140006161 movdqa xmm0, cs:xmmword_140023800 ; load obfuscated buffer
140006169 lea rcx, [rbp+var_30] ; pointer to the obfuscated buffer
14000616D xor eax, eax
14000616F mov [rbp+var_20], 627A6844h
140006176 movdqu [rbp+var_30], xmm0
14000617B mov byte ptr [rbp+var_1C], al
14000617E call sub_140003684 ; call deobfuscation function
140006183 mov r9d, r15d
..............
140003684 sub_140003684 proc near ; CODE XREF: sub_140005EB8+2C6↓p
140003684 lea rax, [rcx+1] ; skip first byte, which is used as key
140003688 mov r9d, 13h ; set string size
14000368E mov r8, rax ; pointer to buffer to decode
140003691
140003691 loc_140003691:; CODE XREF: sub_140003684+19↓j
140003691 mov dl, [rcx] ; read XOR key
140003693 xor [r8], dl ; deobfuscation
140003696 inc r8 ; increment buffer pointer
140003699 sub r9, 1 ; decrement counter and check for termination
14000369D jnz short loc_140003691
14000369F mov [rcx+14h], r9b
1400036A3 retn
1400036A3 sub_140003684 endp
In the later case, it is possible to see that the string size is hardcoded inside the function body and not passed as input parameter. This means that we have a lot of functions like that, that differ only for some minor changes (like the string size).Heuristics definition
As said, my main idea is to analyze all the functions that the B2R2 framework is able to identify and extract the flags that are based on the heuristics that I created. You can find all the defined heuristics in the associated source code. An excerpt from that list is presented below:- XOR with a single byte register
- XOR with a value on the stack
- Add a stack value with an immediate
- Call a function that does deobfuscation operations
- MOV immediate to stack
- JUMP to a lower address
- Identify all functions that deobfuscate a string. This task is useful to cover the case of the deobfuscation process defered to another function.
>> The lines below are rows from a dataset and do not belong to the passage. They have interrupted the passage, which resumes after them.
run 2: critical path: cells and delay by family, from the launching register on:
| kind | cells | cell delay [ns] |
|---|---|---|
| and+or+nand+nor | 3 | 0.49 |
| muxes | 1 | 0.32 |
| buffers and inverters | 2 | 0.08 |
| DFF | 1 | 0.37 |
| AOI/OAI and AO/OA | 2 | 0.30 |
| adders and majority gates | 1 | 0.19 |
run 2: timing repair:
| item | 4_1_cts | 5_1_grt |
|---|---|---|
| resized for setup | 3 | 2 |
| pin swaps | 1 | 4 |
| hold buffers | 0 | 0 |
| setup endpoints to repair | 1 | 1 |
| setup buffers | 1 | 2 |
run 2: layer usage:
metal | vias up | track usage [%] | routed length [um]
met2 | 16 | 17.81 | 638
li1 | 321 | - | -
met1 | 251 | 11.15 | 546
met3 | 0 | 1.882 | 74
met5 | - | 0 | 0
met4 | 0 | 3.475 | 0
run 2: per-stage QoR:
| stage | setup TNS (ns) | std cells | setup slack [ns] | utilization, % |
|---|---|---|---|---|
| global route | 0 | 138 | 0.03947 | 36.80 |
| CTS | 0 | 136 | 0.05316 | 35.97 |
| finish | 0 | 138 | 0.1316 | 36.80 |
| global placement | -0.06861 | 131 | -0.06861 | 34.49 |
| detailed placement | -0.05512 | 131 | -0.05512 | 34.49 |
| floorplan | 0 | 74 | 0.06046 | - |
[src/rtl/ipc_mbox_pkg.sv]
package ipc_mbox_pkg;
    localparam int DATA_W = 32;
    localparam int ADDR_W = 9;
    localparam logic [ADDR_W-1:0] OFS_REV   = 9'h000;
    localparam logic [ADDR_W-1:0] OFS_CFG   = 9'h010;
    localparam logic [ADDR_W-1:0] OFS_RSTAT = 9'h014;
    localparam logic [ADDR_W-1:0] OFS_MSG   = 9'h040;
    localparam logic [ADDR_W-1:0] OFS_FULL  = 9'h080;
    localparam logic [ADDR_W-1:0] OFS_CNT   = 9'h0C0;
    localparam logic [ADDR_W-1:0] OFS_IRQ   = 9'h100;
    localparam int CFG_SRST_BIT = 1;
endpackage

[src/rtl/mbx_fifo.sv]
module mbx_fifo #(
    parameter int DEPTH = 4,
    parameter int DW    = 32,
    localparam int PW   = (DEPTH > 1) ? $clog2(DEPTH) : 1,
    localparam int CW   = $clog2(DEPTH + 1)
) (
    input  logic          clk,
    input  logic          rst_n,
    input  logic          clr,
    input  logic          push,
    input  logic          pop,
    input  logic [DW-1:0] din,
    output logic [DW-1:0] head,
    output logic [CW-1:0] count,
    output logic          full,
    output logic          empty
);
    typedef struct packed {
        logic [DEPTH-1:0][DW-1:0] mem;
        logic [PW-1:0]            rp;
        logic [PW-1:0]            wp;
        logic [CW-1:0]            cnt;
    } fifo_st_t;

    fifo_st_t st_d, st_q;
    logic     do_push, do_pop;

    assign count = st_q.cnt;
    assign full  = (st_q.cnt == CW'(DEPTH));
    assign empty = (st_q.cnt == '0);
    assign head  = st_q.mem[st_q.rp];

    function automatic logic [PW-1:0] bump(input logic [PW-1:0] p);
        return (p == PW'(DEPTH - 1)) ? '0 : p + 1'b1;
    endfunction

    always_comb begin
        st_d    = st_q;
        do_push = push && !full;
        do_pop  = pop && !empty;
        if (do_push) begin
            st_d.mem[st_q.wp] = din;
            st_d.wp           = bump(st_q.wp);
        end
        if (do_pop) begin
            st_d.rp = bump(st_q.rp);
        end
        case ({do_push, do_pop})
            2'b10:   st_d.cnt = st_q.cnt + 1'b1;
            2'b01:   st_d.cnt = st_q.cnt - 1'b1;
            default: st_d.cnt = st_q.cnt;
        endcase
        if (clr) begin
            st_d = '0;
        end
    end

    always_ff @(posedge clk or negedge rst_n) begin
        if (!rst_n) st_q <= '0;
        else        st_q <= st_d;
    end

    a_r2_no_overflow: assert property (@(posedge clk) disable iff (!rst_n)
        count <= CW'(DEPTH));
    a_r2_full_write_dropped: assert property (@(posedge clk) disable iff (!rst_n)
        (push && full && !pop && !clr) |=> (count == $past(count)));
    a_r3_empty_read_kept: assert property (@(posedge clk) disable iff (!rst_n)
        (pop && empty && !push && !clr) |=> (count == '0));
    a_r8_clear_empties: assert property (@(posedge clk) disable iff (!rst_n)
        clr |=> empty);
endmodule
- Identify the start of the code in charge for the deobfuscation.
- Identify the address of the buffer that will be deobfuscated. This is done by identifying the deobfuscation operation.
- Identify the end of the code in charge for the deobfuscation.
Emulation
At this point I have the following information: the functions that run a deobfuscation task and the related chunk of code in charge for this task. The final step is to emulate this code and read the deobfuscated string from memory. Before to run the emulation it is necessary to execute one final step. The heuristics might miss some important information, like the register that is used to increment the counter (in one of the example above we can see that r15 is used to increment the counter).To cover this problem I used two strategies. In the first strategy, I do a backtrace analysis starting from the identified start address, and verify if the instruction is safe to be emulated. If so, I'll change the start address. The second strategy analyzes the instructions that should be emulated and if it notices that exists an operation that add two registers, I set the value of the source register, inside the emulator, to the value 1.
These strategies seem to be good enough to catch possible registers initialization code.
We can now run the emulator and read the decrypted string from memory.